Exercise prompt:
Repeat exactly the opening lines of the records, ending with the line that contains "flip-flops and latches: 11 / 39.1".

(Items listed in a dataset)
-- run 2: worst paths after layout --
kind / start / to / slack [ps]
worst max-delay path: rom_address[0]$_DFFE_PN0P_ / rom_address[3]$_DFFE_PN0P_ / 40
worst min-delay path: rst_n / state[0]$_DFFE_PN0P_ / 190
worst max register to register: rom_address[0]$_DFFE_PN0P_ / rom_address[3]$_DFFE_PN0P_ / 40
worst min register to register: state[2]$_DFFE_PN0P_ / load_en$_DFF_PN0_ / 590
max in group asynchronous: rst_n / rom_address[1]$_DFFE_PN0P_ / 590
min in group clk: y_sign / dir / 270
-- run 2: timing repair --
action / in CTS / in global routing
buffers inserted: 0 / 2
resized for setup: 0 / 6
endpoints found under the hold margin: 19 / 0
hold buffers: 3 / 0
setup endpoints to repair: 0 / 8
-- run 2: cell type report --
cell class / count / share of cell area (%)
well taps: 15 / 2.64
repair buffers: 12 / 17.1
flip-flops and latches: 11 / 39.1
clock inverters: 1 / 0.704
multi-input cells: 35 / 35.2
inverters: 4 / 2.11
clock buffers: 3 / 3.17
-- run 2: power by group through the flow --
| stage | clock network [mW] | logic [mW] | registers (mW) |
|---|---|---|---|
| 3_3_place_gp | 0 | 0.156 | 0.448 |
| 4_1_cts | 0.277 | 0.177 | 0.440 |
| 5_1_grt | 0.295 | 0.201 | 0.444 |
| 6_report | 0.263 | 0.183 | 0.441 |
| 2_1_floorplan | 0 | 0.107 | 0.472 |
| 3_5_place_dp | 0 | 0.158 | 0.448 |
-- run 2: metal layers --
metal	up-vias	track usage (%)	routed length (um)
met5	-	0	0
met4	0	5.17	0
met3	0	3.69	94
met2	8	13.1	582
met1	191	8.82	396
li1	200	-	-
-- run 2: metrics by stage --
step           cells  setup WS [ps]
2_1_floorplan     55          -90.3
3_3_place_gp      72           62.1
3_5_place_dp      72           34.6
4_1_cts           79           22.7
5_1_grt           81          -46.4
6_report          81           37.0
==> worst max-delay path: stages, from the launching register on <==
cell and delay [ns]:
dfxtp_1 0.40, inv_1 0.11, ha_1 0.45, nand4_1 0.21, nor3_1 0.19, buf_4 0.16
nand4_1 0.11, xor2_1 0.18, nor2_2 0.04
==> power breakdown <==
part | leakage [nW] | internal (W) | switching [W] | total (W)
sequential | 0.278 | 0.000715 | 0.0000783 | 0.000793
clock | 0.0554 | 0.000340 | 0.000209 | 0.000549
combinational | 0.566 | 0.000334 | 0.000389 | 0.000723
[src/rtl/dac_sample_fifo.sv]
`default_nettype none
// ============================================================================
//  Module   : dac_sample_fifo
//  Purpose  : Sample buffer and rate adapter between the DDS/sample source and
//             the AD5543 serial DAC driver. Prefills to START_LEVEL before
//             presenting samples, holds one sample on the output, repeats the
//             last sample on underrun and counts underruns. Optionally converts
//             two's-complement samples to offset binary for the unipolar DAC.
//  Ports    : fclk, reset_n (sync, active-low), flush, clr_stat
//             s_axis_*  : 16-bit sample input (AXI-stream slave)
//             m_axis_*  : held sample output, popped by 1-cycle tready strobe
//             level     : current FIFO occupancy
//             underrun_cnt : saturating underrun counter
//             running   : high while samples are being presented
//  Revision : 1.0 - initial release
// ============================================================================
module dac_sample_fifo #(
    parameter int DW          = 16,
    parameter int DEPTH       = 64,
    parameter int START_LEVEL = 32,
    parameter bit OFFSET_BIN  = 1'b1
) (
    input  logic                     fclk,
    input  logic                     reset_n,
    input  logic                     flush,
    input  logic                     clr_stat,
    input  logic                     s_axis_tvalid,
    output logic                     s_axis_tready,
    input  logic [DW-1:0]            s_axis_tdata,
    output logic                     m_axis_tvalid,
    input  logic                     m_axis_tready,
    output logic [DW-1:0]            m_axis_tdata,
    output logic [$clog2(DEPTH):0]   level,
    output logic [15:0]              underrun_cnt,
    output logic                     running
);

    localparam int AW = $clog2(DEPTH);
    localparam int LW = AW + 1;

    localparam logic [DW-1:0] c_MIDSCALE = {1'b1, {(DW-1){1'b0}}};
    localparam logic [LW-1:0] c_DEPTH    = LW'(DEPTH);
    localparam logic [LW-1:0] c_START    = LW'(START_LEVEL);
    localparam logic [15:0]   c_CNT_MAX  = 16'hFFFF;

    typedef enum logic [0:0] {
        ST_FILL = 1'b0,
        ST_RUN  = 1'b1
    } state_t;

    state_t          r_state;
    state_t          w_state_nxt;

    logic [DW-1:0]   r_mem [DEPTH];
    logic [AW-1:0]   r_wr_ptr;
    logic [AW-1:0]   r_rd_ptr;
    logic [LW-1:0]   r_level;
    logic [DW-1:0]   r_hold;
    logic [15:0]     r_underrun_cnt;
    logic            r_in_rdy;      // gates tready until the first cycle after reset

    logic            w_push;
    logic            w_pop;
    logic            w_underrun;
    logic [DW-1:0]   w_head;
    logic [DW-1:0]   w_head_conv;

    // ------------------------------------------------------------------------
    // Output / handshake
    // ------------------------------------------------------------------------
    assign s_axis_tready = r_in_rdy && (r_level != c_DEPTH);
    assign m_axis_tvalid = (r_state == ST_RUN);
    assign running       = (r_state == ST_RUN);
    assign m_axis_tdata  = r_hold;
    assign level         = r_level;
    assign underrun_cnt  = r_underrun_cnt;

    // A flush discards any push accepted on the same cycle.
    assign w_push = s_axis_tvalid && s_axis_tready && !flush;

    assign w_head = r_mem[r_rd_ptr];

    generate
        if (OFFSET_BIN) begin : g_offset_bin
            assign w_head_conv = {~w_head[DW-1], w_head[DW-2:0]};
        end else begin : g_pass_through
            assign w_head_conv = w_head;
        end
    endgenerate

    // ------------------------------------------------------------------------
    // State machine: next state and pop/underrun decisions
    // ------------------------------------------------------------------------
    always_comb begin
        w_state_nxt = r_state;
        w_pop       = 1'b0;
        w_underrun  = 1'b0;
        case (r_state)
            ST_FILL: begin
                // Decision uses the registered level, so a push on this cycle
                // cannot start the output early.
                if (r_level >= c_START) begin
                    w_pop       = 1'b1;
                    w_state_nxt = ST_RUN;
                end
            end
            ST_RUN: begin
                if (m_axis_tready) begin
                    if (r_level != '0) begin
                        w_pop = 1'b1;
                    end else begin
                        w_underrun = 1'b1;
                    end
                end
            end
            default: begin
                w_state_nxt = ST_FILL;
            end
        endcase
        if (flush) begin
            w_state_nxt = ST_FILL;
            w_pop       = 1'b0;
            w_underrun  = 1'b0;
        end
    end

    always_ff @(posedge fclk) begin
        if (!reset_n) begin
            r_state <= ST_FILL;
        end else begin
            r_state <= w_state_nxt;
        end
    end

    // ------------------------------------------------------------------------
    // Sample storage (no reset so it can map onto RAM)
    // ------------------------------------------------------------------------
    always_ff @(posedge fclk) begin
        if (w_push) begin
            r_mem[r_wr_ptr] <= s_axis_tdata;
        end
    end

    // ------------------------------------------------------------------------
    // Pointers, occupancy, hold register, underrun counter
    // ------------------------------------------------------------------------
    always_ff @(posedge fclk) begin
        if (!reset_n) begin
            r_wr_ptr       <= '0;
            r_rd_ptr       <= '0;
            r_level        <= '0;
            r_hold         <= c_MIDSCALE;
            r_underrun_cnt <= '0;
            r_in_rdy       <= 1'b0;
        end else begin
            r_in_rdy <= 1'b1;

            if (flush) begin
                r_wr_ptr <= '0;
                r_rd_ptr <= '0;
                r_level  <= '0;
                r_hold   <= c_MIDSCALE;
            end else begin
                if (w_push) begin
                    r_wr_ptr <= r_wr_ptr + AW'(1);
                end
                if (w_pop) begin
                    r_rd_ptr <= r_rd_ptr + AW'(1);
                    r_hold   <= w_head_conv;
                end
                // A push into an empty FIFO during an underrun lands in the
                // FIFO; it is never bypassed straight into the hold register.
                case ({w_push, w_pop})
                    2'b10:   r_level <= r_level + LW'(1);
                    2'b01:   r_level <= r_level - LW'(1);
                    default: r_level <= r_level;
                endcase
            end

            // Clearing takes precedence over a coincident underrun.
            if (clr_stat) begin
                r_underrun_cnt <= '0;
            end else if (w_underrun && (r_underrun_cnt != c_CNT_MAX)) begin
                r_underrun_cnt <= r_underrun_cnt + 16'd1;
            end
        end
    end

endmodule
`default_nettype wire
[src/rtl/uart_cmd_rx.sv]
// 16x oversampled 8N1 UART receiver with held byte output and one-cycle strobes.
// Define UART_RX_PARITY_EN for an 8E1 frame with parity checking.
module uart_cmd_rx #(
  parameter int unsigned CLK_HZ     = 50000000,
  parameter int unsigned BAUD       = 9600,
  parameter int unsigned OVERSAMPLE = 16
) (
  input  logic       clk,
  input  logic       rst,
  input  logic       RxD,
  output logic [7:0] RxD_data,
  output logic       RxD_data_ready,
  output logic       RxD_idle,
  output logic       frame_err,
  output logic       parity_err
);
  import uart_rx_pkg::*;

  logic tick;

  uart_baud_tick #(
    .CLK_HZ    (CLK_HZ),
    .BAUD      (BAUD),
    .OVERSAMPLE(OVERSAMPLE)
  ) u_baud_tick (
    .clk (clk),
    .rst (rst),
    .tick(tick)
  );

  logic       rxd_meta_q, rxd_sync_q;
  logic       s7_q, s8_q;
  rx_state_e  state_q, state_d;
  logic [3:0] samp_q, samp_d;
  logic [2:0] bit_q, bit_d;
  logic [7:0] shift_q, shift_d;
  logic [7:0] data_q, data_d;
  logic       ready_q, ready_d;
  logic       ferr_q, ferr_d;
  logic       vote_now, vote;
`ifdef UART_RX_PARITY_EN
  logic       par_bad_q, par_bad_d;
  logic       perr_q, perr_d;
`endif

  assign vote_now = tick && (samp_q == 4'(SAMPLE_MID + 1));
  // Majority of counts 7, 8 and the live sample at count 9.
  assign vote = (s7_q & s8_q) | (s7_q & rxd_sync_q) | (s8_q & rxd_sync_q);

  always_comb begin
    state_d = state_q;
    samp_d  = tick ? samp_q + 4'd1 : samp_q;
    bit_d   = bit_q;
    shift_d = shift_q;
    data_d  = data_q;
    ready_d = 1'b0;
    ferr_d  = 1'b0;
`ifdef UART_RX_PARITY_EN
    par_bad_d = par_bad_q;
    perr_d    = 1'b0;
`endif
    unique case (state_q)
      StIdle: begin
        if (!rxd_sync_q) begin
          samp_d  = 4'd0;
          state_d = StStart;
        end
      end
      StStart: begin
        if (vote_now) begin
          state_d = vote ? StIdle : StData;
          bit_d   = 3'd0;
        end
      end
      StData: begin
        if (vote_now) begin
          shift_d = {vote, shift_q[7:1]};
          bit_d   = bit_q + 3'd1;
          if (bit_q == 3'd7) begin
`ifdef UART_RX_PARITY_EN
            state_d = StParity;
`else
            state_d = StStop;
`endif
          end
        end
      end
`ifdef UART_RX_PARITY_EN
      StParity: begin
        if (vote_now) begin
          par_bad_d = vote != (^shift_q);
          state_d   = StStop;
        end
      end
`endif
      StStop: begin
        if (vote_now) begin
          if (vote) begin
            state_d = StIdle;
`ifdef UART_RX_PARITY_EN
            if (par_bad_q) begin
              perr_d = 1'b1;
            end else begin
              data_d  = shift_q;
              ready_d = 1'b1;
            end
`else
            data_d  = shift_q;
            ready_d = 1'b1;
`endif
          end else begin
            ferr_d  = 1'b1;
            samp_d  = 4'd0;
            state_d = StBreak;
          end
        end
      end
      StBreak: begin
        // Line must stay high for a whole bit time before we re-arm.
        if (!rxd_sync_q) begin
          samp_d = 4'd0;
        end else if (tick && samp_q == 4'd15) begin
          state_d = StIdle;
        end
      end
      default: state_d = StIdle;
    endcase
  end

  always_ff @(posedge clk) begin
    if (rst) begin
      rxd_meta_q <= 1'b1;
      rxd_sync_q <= 1'b1;
      s7_q       <= 1'b1;
      s8_q       <= 1'b1;
      state_q    <= StIdle;
      samp_q     <= 4'd0;
      bit_q      <= 3'd0;
      shift_q    <= 8'h00;
      data_q     <= 8'h00;
      ready_q    <= 1'b0;
      ferr_q     <= 1'b0;
    end else begin
      rxd_meta_q <= RxD;
      rxd_sync_q <= rxd_meta_q;
      if (tick && samp_q == 4'(SAMPLE_MID - 1)) s7_q <= rxd_sync_q;
      if (tick && samp_q == 4'(SAMPLE_MID)) s8_q <= rxd_sync_q;
      state_q    <= state_d;
      samp_q     <= samp_d;
      bit_q      <= bit_d;
      shift_q    <= shift_d;
      data_q     <= data_d;
      ready_q    <= ready_d;
      ferr_q     <= ferr_d;
    end
  end

`ifdef UART_RX_PARITY_EN
  always_ff @(posedge clk) begin
    if (rst) begin
      par_bad_q <= 1'b0;
      perr_q    <= 1'b0;
    end else begin
      par_bad_q <= par_bad_d;
      perr_q    <= perr_d;
    end
  end

  assign parity_err = perr_q;
`else
  assign parity_err = 1'b0;
`endif

  assign RxD_data       = data_q;
  assign RxD_data_ready = ready_q;
  assign frame_err      = ferr_q;
  assign RxD_idle       = (state_q == StIdle);

endmodule
**config.mk**
```make
export PLATFORM = sky130hd
export DESIGN_NAME = psum_accumulator
export DESIGN_NICKNAME = d
export VERILOG_FILES = /design/src/rtl/psum_accumulator.sv
export SDC_FILE = /design/constraint.sdc
export NUM_CORES = 1
export LEC_CHECK = 0
export ABC_AREA = 0
export CAP_MARGIN = 10
export CORE_MARGIN = 4
export CORE_UTILIZATION = 49
export DETAILED_ROUTE_END_ITERATION = 7
export DONT_BUFFER_PORTS = 1
export PLACE_DENSITY = 0.76
export SLEW_MARGIN = 10
export SYNTH_ARGS = -nofsm -noshare
export SYNTH_HDL_FRONTEND = slang
export SYNTH_SLANG_ARGS = --single-unit
```
**constraint.sdc**
```tcl
create_clock -name clk -period 25 [get_ports clk]
set_clock_uncertainty 0.05 [all_clocks]
set_input_delay 3.75 -clock clk [delete_from_list [all_inputs] [get_ports clk]]
set_output_delay 3.75 -clock clk [all_outputs]
set_load 0.02 [all_outputs]
```
[src/rtl/rr_arbiter.sv]
// Round-robin arbiter: combinational one-hot grant searching upward from the
// pointer; the pointer moves to one past the winner only when a grant is made.
module rr_arbiter
  import adder_arb_pkg::*;
#(
  parameter int NUM_REQ = DEF_NUM_REQ
) (
  input  logic                       i_clk,
  input  logic                       i_rst_n,
  input  logic [NUM_REQ-1:0]         iv_req,
  input  logic                       i_en,
  output logic [NUM_REQ-1:0]         ov_grant,
  output logic [$clog2(NUM_REQ)-1:0] ov_grant_id
);
  localparam int ID_W = $clog2(NUM_REQ);

  logic [ID_W-1:0] ptr_q;
  logic [ID_W-1:0] cand;
  logic            found;

  // Index arithmetic modulo NUM_REQ, valid for non-power-of-two counts.
  function automatic logic [ID_W-1:0] wrap_add(input logic [ID_W-1:0] base, input int off);
    int s;
    s = int'(base) + off;
    if (s >= NUM_REQ) s = s - NUM_REQ;
    return ID_W'(s);
  endfunction

  // Pick the first requester at or after the pointer.
  always_comb begin
    // NOTE: every output of a combinational block gets a default first, so
    // no path leaves a value unassigned and no latch is inferred.
    ov_grant    = '0;
    ov_grant_id = '0;
    found       = 1'b0;
    cand        = '0;
    for (int i = 0; i < NUM_REQ; i++) begin
      cand = wrap_add(ptr_q, i);
      if (i_en && !found && iv_req[cand]) begin
        ov_grant[cand] = 1'b1;
        ov_grant_id    = cand;
        found          = 1'b1;
      end
    end
  end

  // Advance the pointer past the winner; hold it when nobody is granted.
  always_ff @(posedge i_clk or negedge i_rst_n) begin
    // NOTE: state is updated with non-blocking assignments so every flop
    // samples pre-edge values regardless of statement order.
    if (!i_rst_n)      ptr_q <= '0;
    else if (|ov_grant) ptr_q <= wrap_add(ov_grant_id, 1);
  end

endmodule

Answer space:
-- run 2: worst paths after layout --
kind / start / to / slack [ps]
worst max-delay path: rom_address[0]$_DFFE_PN0P_ / rom_address[3]$_DFFE_PN0P_ / 40
worst min-delay path: rst_n / state[0]$_DFFE_PN0P_ / 190
worst max register to register: rom_address[0]$_DFFE_PN0P_ / rom_address[3]$_DFFE_PN0P_ / 40
worst min register to register: state[2]$_DFFE_PN0P_ / load_en$_DFF_PN0_ / 590
max in group asynchronous: rst_n / rom_address[1]$_DFFE_PN0P_ / 590
min in group clk: y_sign / dir / 270
-- run 2: timing repair --
action / in CTS / in global routing
buffers inserted: 0 / 2
resized for setup: 0 / 6
endpoints found under the hold margin: 19 / 0
hold buffers: 3 / 0
setup endpoints to repair: 0 / 8
-- run 2: cell type report --
cell class / count / share of cell area (%)
well taps: 15 / 2.64
repair buffers: 12 / 17.1
flip-flops and latches: 11 / 39.1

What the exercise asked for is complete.